--- WHAT THE TASK REQUIRES ---
Lines to return, exactly: from the line with "clock period = 5" to the line with "antenna_found_initial = 2" in the entries below, both included.

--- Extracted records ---

Content starts

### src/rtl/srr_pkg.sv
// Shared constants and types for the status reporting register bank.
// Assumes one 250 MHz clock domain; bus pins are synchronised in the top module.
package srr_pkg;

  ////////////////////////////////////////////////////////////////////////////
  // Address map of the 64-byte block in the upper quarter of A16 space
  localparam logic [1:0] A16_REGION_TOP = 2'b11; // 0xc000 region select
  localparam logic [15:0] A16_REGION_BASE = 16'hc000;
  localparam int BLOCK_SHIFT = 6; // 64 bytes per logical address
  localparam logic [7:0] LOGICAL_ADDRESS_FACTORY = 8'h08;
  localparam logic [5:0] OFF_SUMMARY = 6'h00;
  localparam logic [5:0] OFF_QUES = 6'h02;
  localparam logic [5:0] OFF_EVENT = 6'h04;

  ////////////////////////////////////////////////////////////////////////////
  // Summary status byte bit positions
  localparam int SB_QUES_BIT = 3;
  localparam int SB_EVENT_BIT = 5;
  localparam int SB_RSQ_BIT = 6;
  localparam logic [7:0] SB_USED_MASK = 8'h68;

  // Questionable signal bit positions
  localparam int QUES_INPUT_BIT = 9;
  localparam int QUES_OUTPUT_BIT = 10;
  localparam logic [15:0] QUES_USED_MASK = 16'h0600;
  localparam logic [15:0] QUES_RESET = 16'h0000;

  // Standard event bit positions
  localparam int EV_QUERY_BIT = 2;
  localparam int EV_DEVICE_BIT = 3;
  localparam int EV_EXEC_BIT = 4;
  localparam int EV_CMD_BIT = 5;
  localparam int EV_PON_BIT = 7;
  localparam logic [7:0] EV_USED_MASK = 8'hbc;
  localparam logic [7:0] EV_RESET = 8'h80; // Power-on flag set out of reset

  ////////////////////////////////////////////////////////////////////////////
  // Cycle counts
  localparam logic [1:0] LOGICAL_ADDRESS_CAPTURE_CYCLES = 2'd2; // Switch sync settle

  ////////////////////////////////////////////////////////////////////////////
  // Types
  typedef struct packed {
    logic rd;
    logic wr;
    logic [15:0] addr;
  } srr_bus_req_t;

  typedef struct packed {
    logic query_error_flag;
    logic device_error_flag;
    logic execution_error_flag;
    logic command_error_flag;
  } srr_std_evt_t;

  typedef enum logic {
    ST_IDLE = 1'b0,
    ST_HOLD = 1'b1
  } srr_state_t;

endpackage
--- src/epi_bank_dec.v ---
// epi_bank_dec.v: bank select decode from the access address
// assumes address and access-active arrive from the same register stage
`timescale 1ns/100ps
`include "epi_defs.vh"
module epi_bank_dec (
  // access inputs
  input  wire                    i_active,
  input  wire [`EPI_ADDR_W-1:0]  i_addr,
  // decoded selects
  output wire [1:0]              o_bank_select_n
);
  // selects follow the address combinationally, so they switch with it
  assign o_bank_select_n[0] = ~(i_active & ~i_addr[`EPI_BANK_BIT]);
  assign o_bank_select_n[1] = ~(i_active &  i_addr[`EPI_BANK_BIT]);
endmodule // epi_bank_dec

Content ends
Content starts

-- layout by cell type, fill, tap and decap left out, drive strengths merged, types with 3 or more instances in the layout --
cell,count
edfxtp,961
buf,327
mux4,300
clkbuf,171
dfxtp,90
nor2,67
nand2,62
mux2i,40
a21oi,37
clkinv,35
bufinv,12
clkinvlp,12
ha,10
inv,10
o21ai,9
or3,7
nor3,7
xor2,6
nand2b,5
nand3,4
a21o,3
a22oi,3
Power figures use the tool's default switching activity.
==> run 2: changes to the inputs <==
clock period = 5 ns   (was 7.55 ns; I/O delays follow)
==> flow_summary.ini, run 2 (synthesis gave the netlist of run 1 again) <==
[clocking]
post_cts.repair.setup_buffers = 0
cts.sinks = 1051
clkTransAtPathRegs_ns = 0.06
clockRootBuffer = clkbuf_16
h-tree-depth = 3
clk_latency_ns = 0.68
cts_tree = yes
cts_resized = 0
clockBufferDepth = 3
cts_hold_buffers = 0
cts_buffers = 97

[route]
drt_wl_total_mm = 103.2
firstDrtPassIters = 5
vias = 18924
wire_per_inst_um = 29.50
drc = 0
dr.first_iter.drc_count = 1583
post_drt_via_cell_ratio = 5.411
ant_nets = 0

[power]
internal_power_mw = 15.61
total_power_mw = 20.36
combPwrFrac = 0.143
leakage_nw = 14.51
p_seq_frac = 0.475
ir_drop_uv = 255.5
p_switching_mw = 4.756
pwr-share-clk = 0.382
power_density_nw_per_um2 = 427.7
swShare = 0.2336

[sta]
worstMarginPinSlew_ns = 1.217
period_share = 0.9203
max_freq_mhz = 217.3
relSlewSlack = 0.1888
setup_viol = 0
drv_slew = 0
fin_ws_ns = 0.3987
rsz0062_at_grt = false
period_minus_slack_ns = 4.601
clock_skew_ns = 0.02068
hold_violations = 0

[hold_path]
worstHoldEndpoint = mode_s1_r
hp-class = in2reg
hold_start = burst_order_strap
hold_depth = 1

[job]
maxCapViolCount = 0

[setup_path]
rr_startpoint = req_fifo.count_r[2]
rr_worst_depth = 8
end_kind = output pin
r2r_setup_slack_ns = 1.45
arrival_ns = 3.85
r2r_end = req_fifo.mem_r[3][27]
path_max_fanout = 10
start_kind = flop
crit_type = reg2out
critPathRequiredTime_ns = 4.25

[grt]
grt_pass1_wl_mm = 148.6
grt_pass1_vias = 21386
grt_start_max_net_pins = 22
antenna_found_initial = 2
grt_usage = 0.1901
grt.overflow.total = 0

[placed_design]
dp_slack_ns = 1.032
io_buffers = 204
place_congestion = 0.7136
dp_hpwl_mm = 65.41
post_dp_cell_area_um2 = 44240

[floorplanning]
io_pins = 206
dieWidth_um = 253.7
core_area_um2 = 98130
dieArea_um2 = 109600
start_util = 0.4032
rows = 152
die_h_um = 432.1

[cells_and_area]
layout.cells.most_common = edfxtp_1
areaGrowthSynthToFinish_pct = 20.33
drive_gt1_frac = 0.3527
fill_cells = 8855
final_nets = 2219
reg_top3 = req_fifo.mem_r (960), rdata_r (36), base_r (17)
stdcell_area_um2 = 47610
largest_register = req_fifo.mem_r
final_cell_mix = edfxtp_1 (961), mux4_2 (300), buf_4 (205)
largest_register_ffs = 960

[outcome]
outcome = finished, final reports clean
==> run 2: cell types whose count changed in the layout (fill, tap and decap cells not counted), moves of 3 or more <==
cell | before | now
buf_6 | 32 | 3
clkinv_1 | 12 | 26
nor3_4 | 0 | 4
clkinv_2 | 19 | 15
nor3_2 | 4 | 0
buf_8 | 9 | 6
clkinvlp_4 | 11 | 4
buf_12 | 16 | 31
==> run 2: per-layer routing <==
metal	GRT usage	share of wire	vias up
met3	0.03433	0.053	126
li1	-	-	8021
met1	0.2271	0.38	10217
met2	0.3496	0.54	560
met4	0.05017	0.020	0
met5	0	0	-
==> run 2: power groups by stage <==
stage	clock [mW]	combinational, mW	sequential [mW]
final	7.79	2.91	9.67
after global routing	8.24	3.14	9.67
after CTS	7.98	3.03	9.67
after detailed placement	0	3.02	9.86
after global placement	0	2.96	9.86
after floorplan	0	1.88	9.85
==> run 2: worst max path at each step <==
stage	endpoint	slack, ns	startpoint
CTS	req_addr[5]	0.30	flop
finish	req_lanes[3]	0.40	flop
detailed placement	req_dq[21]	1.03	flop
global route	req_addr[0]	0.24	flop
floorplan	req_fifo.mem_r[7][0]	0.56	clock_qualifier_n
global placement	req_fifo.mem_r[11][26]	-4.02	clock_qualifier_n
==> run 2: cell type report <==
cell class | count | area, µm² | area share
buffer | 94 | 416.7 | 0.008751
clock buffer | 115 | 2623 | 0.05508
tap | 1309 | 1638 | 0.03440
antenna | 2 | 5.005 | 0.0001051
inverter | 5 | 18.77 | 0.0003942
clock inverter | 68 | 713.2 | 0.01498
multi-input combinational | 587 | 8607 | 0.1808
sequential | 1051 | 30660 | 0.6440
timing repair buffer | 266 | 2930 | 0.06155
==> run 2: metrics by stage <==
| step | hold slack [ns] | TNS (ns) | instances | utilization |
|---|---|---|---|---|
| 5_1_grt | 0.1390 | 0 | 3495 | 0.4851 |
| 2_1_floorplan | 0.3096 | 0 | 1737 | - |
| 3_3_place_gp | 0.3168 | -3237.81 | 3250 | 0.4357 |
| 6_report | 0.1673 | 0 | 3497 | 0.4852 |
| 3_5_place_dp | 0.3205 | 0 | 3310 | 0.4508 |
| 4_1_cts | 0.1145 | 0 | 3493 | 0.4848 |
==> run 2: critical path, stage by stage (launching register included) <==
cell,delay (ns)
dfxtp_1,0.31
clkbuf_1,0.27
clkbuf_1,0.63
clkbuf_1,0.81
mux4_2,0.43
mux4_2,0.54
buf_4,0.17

Content ends
Content starts

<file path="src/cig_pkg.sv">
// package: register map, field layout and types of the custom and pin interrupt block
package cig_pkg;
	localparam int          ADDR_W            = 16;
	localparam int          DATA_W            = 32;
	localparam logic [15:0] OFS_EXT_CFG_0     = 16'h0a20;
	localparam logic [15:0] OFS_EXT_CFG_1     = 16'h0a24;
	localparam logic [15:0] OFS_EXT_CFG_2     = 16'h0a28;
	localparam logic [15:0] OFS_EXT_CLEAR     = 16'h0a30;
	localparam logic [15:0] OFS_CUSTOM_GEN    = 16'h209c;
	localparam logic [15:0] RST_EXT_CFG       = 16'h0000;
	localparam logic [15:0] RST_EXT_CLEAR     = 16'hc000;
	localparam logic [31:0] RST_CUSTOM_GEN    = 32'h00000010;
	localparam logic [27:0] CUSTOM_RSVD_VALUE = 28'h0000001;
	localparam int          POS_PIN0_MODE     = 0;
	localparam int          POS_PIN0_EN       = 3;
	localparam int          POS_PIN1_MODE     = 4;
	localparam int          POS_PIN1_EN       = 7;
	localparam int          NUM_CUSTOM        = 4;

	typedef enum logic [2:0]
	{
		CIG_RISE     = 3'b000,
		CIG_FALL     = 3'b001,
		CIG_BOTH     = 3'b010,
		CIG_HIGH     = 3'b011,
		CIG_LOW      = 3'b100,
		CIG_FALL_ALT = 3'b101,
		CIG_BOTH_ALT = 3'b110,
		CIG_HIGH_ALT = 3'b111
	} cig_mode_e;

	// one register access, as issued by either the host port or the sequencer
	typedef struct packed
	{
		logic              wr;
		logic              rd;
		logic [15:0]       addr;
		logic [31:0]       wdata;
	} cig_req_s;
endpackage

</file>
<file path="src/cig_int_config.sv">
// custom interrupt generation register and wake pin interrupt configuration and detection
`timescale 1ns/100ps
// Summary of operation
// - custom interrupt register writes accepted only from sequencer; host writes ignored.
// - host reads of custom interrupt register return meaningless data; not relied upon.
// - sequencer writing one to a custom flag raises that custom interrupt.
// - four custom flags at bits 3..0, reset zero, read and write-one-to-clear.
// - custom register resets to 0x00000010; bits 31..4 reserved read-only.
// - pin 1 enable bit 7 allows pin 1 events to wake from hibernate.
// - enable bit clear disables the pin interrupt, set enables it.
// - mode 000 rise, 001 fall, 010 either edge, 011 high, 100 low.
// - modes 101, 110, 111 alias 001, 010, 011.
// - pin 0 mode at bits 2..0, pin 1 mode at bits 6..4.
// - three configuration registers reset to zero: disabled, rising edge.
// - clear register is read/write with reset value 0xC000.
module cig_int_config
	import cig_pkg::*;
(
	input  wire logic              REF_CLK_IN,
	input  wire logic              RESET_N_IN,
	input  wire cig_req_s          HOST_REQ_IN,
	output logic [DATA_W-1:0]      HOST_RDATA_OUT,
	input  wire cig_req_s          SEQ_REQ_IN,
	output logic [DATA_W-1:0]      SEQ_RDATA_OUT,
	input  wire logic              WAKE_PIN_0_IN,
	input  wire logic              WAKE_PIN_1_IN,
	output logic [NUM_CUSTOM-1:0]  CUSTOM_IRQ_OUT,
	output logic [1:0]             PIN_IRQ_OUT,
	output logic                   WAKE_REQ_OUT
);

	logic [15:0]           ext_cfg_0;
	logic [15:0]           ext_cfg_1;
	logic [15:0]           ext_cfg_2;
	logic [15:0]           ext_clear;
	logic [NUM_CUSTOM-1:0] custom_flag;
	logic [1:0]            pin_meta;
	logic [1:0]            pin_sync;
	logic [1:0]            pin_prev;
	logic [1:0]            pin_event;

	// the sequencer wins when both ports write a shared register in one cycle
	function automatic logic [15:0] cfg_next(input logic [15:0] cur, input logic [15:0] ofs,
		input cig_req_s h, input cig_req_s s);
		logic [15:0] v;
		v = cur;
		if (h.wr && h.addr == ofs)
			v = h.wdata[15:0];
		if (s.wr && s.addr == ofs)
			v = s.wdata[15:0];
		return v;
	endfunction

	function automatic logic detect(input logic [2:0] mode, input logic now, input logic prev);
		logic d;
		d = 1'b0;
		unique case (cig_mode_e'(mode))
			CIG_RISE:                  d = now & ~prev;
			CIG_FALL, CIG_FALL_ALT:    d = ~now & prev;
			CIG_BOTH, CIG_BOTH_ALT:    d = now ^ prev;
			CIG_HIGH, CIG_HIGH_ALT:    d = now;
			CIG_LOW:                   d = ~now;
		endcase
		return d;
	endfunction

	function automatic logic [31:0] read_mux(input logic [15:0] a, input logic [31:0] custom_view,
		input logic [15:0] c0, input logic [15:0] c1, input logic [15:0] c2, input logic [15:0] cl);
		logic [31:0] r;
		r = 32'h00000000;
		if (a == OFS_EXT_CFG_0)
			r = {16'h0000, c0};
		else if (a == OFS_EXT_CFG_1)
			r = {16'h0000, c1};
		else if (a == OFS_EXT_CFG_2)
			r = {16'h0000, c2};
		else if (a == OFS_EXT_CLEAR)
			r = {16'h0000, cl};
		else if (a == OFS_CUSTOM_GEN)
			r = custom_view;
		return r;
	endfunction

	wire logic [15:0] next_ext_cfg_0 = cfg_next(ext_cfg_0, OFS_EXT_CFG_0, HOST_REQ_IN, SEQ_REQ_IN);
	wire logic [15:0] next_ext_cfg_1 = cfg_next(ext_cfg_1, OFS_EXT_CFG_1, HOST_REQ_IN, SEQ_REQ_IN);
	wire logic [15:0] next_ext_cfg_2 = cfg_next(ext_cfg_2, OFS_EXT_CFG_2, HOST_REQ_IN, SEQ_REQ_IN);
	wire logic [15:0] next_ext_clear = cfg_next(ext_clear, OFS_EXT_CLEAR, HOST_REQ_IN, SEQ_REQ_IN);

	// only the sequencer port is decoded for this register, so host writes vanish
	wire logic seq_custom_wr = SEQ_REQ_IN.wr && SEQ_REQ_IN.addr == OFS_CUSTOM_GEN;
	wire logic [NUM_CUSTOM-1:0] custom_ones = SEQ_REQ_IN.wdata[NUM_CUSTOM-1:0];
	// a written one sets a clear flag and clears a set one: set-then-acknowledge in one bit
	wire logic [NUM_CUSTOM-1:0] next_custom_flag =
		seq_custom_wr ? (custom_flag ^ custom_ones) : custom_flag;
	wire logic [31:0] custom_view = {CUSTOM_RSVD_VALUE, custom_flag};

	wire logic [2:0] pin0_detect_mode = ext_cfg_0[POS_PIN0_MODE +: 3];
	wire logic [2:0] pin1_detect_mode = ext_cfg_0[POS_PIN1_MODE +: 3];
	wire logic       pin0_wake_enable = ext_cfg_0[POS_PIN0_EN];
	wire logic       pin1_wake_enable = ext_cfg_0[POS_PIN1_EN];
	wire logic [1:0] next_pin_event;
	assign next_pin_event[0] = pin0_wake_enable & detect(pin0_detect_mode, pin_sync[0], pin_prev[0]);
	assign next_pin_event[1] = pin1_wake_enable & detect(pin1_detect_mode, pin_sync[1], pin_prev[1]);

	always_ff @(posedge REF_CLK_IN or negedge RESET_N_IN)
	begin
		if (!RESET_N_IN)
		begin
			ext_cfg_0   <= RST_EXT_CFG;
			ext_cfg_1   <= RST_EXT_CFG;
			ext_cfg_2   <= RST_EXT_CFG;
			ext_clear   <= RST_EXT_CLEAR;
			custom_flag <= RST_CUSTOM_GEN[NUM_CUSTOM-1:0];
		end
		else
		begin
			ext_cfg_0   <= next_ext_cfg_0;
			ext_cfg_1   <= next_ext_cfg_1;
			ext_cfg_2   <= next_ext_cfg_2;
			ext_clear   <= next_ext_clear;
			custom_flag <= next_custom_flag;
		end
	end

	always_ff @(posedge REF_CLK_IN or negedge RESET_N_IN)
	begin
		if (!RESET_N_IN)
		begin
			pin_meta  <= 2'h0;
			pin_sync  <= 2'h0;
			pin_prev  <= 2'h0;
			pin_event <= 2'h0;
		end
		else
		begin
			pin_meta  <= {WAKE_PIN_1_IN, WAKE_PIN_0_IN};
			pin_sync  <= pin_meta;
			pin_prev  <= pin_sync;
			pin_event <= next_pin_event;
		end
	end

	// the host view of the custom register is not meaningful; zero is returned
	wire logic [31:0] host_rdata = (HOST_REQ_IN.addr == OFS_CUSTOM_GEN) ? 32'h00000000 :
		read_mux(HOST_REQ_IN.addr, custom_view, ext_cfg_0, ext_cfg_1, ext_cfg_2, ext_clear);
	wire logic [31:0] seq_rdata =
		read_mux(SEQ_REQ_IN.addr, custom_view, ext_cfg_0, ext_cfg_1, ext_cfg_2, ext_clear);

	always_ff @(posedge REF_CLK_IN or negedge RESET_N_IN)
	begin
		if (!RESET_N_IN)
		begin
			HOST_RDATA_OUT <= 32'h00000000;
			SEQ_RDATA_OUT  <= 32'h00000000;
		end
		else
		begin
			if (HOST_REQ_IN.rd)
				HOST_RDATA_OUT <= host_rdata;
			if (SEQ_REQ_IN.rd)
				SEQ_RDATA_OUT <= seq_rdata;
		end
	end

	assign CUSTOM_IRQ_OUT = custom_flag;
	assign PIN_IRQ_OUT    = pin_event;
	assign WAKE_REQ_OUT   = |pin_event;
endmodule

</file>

Content ends

--- WRITTEN SOLUTION ---
clock period = 5 ns   (was 7.55 ns; I/O delays follow)
==> flow_summary.ini, run 2 (synthesis gave the netlist of run 1 again) <==
[clocking]
post_cts.repair.setup_buffers = 0
cts.sinks = 1051
clkTransAtPathRegs_ns = 0.06
clockRootBuffer = clkbuf_16
h-tree-depth = 3
clk_latency_ns = 0.68
cts_tree = yes
cts_resized = 0
clockBufferDepth = 3
cts_hold_buffers = 0
cts_buffers = 97

[route]
drt_wl_total_mm = 103.2
firstDrtPassIters = 5
vias = 18924
wire_per_inst_um = 29.50
drc = 0
dr.first_iter.drc_count = 1583
post_drt_via_cell_ratio = 5.411
ant_nets = 0

[power]
internal_power_mw = 15.61
total_power_mw = 20.36
combPwrFrac = 0.143
leakage_nw = 14.51
p_seq_frac = 0.475
ir_drop_uv = 255.5
p_switching_mw = 4.756
pwr-share-clk = 0.382
power_density_nw_per_um2 = 427.7
swShare = 0.2336

[sta]
worstMarginPinSlew_ns = 1.217
period_share = 0.9203
max_freq_mhz = 217.3
relSlewSlack = 0.1888
setup_viol = 0
drv_slew = 0
fin_ws_ns = 0.3987
rsz0062_at_grt = false
period_minus_slack_ns = 4.601
clock_skew_ns = 0.02068
hold_violations = 0

[hold_path]
worstHoldEndpoint = mode_s1_r
hp-class = in2reg
hold_start = burst_order_strap
hold_depth = 1

[job]
maxCapViolCount = 0

[setup_path]
rr_startpoint = req_fifo.count_r[2]
rr_worst_depth = 8
end_kind = output pin
r2r_setup_slack_ns = 1.45
arrival_ns = 3.85
r2r_end = req_fifo.mem_r[3][27]
path_max_fanout = 10
start_kind = flop
crit_type = reg2out
critPathRequiredTime_ns = 4.25

[grt]
grt_pass1_wl_mm = 148.6
grt_pass1_vias = 21386
grt_start_max_net_pins = 22
antenna_found_initial = 2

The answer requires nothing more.